Task:
Take every line containing "typedef" out of the records.

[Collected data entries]
____________________
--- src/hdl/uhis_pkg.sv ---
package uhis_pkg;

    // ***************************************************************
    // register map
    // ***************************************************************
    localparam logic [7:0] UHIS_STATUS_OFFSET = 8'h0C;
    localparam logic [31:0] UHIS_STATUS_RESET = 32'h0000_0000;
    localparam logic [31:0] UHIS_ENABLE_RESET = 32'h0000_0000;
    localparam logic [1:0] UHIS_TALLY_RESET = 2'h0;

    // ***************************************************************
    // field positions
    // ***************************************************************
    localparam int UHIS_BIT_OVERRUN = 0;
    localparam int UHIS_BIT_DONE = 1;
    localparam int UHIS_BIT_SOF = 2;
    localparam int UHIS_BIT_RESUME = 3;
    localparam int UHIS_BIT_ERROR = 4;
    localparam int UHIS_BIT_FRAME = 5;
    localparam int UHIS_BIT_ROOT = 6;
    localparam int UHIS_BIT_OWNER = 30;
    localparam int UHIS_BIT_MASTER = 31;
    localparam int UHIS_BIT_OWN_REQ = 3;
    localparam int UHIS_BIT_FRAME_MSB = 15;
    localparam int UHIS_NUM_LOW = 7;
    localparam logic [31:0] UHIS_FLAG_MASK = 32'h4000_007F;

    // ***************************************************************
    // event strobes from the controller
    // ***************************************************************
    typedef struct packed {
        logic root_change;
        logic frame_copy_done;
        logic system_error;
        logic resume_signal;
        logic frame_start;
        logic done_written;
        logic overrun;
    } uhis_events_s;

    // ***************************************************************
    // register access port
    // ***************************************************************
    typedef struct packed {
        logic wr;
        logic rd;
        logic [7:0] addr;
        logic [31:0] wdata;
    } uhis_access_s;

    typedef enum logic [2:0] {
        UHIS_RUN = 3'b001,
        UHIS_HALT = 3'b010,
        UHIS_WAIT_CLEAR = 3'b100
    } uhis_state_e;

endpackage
____________________
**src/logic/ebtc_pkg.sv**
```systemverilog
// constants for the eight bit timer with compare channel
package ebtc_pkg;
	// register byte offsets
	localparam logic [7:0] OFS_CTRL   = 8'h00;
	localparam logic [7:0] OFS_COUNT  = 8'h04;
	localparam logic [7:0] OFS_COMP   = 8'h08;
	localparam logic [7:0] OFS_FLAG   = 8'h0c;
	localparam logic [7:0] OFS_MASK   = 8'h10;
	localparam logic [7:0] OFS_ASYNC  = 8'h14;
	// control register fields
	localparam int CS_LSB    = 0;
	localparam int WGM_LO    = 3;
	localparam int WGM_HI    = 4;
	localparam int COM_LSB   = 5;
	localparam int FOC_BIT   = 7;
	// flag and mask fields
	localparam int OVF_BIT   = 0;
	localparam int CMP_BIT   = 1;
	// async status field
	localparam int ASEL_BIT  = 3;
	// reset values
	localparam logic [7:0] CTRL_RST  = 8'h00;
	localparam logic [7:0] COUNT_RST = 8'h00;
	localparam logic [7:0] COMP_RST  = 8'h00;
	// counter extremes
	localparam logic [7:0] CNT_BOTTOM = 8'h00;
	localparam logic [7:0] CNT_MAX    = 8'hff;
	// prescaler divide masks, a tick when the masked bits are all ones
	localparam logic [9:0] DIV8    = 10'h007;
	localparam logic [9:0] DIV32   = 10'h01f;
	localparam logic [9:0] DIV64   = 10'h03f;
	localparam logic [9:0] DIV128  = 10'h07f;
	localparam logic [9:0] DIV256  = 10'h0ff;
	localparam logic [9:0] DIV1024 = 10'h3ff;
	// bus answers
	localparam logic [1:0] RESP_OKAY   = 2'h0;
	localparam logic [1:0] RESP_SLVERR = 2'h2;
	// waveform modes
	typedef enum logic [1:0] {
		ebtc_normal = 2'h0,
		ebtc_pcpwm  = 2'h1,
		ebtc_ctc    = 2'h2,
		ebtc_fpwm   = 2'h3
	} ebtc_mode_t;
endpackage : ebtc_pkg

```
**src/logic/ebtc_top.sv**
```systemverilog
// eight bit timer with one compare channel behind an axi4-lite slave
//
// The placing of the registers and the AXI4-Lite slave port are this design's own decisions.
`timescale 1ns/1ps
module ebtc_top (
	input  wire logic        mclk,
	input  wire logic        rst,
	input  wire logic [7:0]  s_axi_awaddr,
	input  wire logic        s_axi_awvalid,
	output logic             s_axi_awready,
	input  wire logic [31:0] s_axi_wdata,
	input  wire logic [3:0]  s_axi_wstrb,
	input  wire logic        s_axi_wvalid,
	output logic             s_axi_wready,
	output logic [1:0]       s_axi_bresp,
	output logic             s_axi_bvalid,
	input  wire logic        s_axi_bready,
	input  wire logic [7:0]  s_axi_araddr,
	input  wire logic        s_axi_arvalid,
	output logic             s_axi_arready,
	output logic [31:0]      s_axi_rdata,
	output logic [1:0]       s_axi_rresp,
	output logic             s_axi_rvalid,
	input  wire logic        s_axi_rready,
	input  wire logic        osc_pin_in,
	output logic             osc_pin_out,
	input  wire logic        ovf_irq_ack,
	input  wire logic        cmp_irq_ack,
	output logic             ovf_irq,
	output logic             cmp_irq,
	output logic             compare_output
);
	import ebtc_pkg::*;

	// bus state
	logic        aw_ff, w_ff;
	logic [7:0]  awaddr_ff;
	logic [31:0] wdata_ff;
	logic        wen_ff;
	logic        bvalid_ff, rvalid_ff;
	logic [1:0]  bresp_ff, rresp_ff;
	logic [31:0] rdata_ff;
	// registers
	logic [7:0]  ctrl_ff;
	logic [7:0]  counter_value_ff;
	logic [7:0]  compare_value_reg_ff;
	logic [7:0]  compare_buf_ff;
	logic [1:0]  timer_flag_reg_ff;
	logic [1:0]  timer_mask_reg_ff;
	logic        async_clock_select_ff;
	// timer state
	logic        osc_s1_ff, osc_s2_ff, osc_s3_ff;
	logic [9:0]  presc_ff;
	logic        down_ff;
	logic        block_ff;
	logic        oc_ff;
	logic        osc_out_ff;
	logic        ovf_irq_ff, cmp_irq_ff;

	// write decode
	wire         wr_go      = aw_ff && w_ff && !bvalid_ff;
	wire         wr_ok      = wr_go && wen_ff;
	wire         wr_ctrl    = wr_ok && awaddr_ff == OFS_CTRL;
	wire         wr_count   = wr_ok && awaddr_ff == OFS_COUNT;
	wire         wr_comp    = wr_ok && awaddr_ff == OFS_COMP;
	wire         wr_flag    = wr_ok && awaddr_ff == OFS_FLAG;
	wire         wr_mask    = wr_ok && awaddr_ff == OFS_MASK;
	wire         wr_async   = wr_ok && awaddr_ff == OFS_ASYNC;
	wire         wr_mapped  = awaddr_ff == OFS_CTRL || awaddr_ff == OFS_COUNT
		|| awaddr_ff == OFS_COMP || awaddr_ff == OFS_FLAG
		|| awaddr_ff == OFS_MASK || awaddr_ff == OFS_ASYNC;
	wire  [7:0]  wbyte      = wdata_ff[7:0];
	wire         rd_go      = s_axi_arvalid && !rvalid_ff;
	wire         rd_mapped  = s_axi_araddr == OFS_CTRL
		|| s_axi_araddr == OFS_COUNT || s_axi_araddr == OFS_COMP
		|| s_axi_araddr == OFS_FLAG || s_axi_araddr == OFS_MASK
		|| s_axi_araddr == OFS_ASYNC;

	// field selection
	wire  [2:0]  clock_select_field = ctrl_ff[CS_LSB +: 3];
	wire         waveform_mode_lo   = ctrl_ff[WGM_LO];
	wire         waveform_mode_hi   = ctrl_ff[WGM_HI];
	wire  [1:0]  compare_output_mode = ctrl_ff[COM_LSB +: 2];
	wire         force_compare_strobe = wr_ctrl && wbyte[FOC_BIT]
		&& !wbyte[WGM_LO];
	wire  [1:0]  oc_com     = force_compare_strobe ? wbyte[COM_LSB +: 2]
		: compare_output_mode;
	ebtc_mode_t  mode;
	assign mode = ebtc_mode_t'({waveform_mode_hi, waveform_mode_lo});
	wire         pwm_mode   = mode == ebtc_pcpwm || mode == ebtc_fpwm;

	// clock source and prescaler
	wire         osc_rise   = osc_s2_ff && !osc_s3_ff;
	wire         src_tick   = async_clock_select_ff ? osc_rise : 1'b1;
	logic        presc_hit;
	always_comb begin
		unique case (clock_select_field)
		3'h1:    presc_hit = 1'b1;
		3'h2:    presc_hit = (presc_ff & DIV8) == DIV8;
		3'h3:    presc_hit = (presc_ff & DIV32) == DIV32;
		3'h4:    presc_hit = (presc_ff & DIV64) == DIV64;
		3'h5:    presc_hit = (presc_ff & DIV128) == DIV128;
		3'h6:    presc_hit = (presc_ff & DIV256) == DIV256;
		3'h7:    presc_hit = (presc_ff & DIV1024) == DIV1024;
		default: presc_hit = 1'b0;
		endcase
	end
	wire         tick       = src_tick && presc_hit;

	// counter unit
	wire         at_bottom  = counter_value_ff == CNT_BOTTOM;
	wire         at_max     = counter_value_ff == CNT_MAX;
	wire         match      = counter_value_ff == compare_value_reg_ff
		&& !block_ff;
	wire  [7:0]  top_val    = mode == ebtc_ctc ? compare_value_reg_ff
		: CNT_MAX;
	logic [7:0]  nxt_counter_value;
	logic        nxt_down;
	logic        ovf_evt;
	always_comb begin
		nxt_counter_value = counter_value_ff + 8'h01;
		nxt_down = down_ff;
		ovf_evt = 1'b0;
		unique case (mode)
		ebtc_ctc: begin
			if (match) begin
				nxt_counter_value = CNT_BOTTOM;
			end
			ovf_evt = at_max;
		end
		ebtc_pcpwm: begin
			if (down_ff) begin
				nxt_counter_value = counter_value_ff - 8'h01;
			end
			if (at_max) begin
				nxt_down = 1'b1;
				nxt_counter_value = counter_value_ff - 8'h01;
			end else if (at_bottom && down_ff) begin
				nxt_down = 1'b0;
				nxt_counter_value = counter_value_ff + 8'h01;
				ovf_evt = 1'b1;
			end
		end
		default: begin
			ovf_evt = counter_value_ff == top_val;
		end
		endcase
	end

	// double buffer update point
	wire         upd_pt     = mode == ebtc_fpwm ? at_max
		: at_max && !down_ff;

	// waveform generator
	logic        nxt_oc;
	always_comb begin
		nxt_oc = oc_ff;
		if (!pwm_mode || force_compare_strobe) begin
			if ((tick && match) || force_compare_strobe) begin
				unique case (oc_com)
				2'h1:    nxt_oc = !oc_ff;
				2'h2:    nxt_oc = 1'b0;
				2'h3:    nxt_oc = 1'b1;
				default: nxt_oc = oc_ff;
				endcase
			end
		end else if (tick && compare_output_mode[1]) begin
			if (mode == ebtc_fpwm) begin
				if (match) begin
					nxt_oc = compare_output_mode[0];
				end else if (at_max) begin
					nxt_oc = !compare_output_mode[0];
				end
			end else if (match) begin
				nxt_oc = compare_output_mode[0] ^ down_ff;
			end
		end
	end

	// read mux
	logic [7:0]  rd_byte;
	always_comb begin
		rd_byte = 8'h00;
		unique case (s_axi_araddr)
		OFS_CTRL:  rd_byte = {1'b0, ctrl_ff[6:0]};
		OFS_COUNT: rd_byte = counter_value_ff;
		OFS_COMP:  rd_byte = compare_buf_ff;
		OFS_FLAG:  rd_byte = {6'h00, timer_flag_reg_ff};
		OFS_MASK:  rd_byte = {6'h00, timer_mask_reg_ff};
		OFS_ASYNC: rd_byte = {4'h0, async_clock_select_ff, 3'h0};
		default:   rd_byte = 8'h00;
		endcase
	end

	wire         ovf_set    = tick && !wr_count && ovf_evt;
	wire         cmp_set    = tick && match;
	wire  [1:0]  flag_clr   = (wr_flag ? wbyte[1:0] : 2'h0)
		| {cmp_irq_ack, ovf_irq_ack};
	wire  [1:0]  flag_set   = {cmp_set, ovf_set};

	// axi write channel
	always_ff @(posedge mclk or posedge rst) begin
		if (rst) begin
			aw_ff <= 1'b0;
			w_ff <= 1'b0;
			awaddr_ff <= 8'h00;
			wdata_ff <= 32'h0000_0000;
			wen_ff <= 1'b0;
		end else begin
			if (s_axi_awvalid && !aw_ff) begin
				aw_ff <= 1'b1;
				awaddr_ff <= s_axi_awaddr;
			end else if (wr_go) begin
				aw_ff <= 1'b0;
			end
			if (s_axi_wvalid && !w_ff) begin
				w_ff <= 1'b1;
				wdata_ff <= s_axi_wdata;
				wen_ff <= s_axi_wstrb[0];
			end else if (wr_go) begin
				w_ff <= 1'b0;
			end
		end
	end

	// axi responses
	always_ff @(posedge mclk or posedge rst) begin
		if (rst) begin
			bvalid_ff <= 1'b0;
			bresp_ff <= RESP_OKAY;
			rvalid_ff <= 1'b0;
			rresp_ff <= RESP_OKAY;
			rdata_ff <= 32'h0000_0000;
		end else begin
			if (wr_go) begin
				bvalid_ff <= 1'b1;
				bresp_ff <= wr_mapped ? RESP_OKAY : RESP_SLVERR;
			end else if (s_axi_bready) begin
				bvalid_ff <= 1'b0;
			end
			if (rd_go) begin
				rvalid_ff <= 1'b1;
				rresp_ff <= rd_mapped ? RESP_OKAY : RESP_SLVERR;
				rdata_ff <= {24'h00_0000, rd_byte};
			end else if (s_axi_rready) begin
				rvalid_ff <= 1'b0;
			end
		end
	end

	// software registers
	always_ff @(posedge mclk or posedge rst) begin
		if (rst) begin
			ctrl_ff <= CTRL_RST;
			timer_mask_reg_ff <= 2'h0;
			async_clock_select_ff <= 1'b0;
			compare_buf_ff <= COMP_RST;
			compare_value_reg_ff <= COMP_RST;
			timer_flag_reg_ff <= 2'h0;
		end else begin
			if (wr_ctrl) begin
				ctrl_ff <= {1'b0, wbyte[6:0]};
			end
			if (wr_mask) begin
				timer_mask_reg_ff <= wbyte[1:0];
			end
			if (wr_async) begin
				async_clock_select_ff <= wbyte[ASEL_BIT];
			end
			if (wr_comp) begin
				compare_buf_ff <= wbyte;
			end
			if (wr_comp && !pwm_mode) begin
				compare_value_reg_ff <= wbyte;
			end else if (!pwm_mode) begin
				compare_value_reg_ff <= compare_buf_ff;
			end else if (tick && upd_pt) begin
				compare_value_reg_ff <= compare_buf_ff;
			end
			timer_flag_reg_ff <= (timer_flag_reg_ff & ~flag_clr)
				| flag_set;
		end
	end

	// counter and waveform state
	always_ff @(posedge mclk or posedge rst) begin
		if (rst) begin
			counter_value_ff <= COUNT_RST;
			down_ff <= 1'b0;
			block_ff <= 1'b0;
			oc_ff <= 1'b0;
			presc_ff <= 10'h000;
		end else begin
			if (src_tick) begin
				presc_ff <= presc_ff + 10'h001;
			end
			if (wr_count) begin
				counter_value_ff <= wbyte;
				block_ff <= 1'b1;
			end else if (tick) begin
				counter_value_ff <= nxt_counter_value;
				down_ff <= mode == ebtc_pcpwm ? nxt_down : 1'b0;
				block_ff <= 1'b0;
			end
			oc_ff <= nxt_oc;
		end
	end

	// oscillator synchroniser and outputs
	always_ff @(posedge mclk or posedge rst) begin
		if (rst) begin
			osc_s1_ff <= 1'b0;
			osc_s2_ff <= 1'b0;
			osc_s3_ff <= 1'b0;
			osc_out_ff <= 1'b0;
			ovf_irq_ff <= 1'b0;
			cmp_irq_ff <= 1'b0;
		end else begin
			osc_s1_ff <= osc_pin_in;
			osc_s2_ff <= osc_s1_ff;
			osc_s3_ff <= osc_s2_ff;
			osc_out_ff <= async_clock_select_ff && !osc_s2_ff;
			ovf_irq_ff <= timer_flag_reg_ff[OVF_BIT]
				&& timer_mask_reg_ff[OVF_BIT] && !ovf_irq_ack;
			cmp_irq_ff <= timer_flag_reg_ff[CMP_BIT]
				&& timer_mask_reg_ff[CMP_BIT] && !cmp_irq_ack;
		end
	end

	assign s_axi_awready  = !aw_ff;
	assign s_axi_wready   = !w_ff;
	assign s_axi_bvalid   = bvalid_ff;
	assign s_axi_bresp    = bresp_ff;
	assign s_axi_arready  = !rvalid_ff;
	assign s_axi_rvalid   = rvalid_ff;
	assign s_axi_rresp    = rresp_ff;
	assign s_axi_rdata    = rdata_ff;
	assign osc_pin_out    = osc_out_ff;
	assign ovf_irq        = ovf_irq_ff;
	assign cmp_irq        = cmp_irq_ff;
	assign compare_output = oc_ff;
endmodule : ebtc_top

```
____________________
Final answer:
    typedef struct packed {
    typedef struct packed {
    typedef enum logic [2:0] {
	typedef enum logic [1:0] {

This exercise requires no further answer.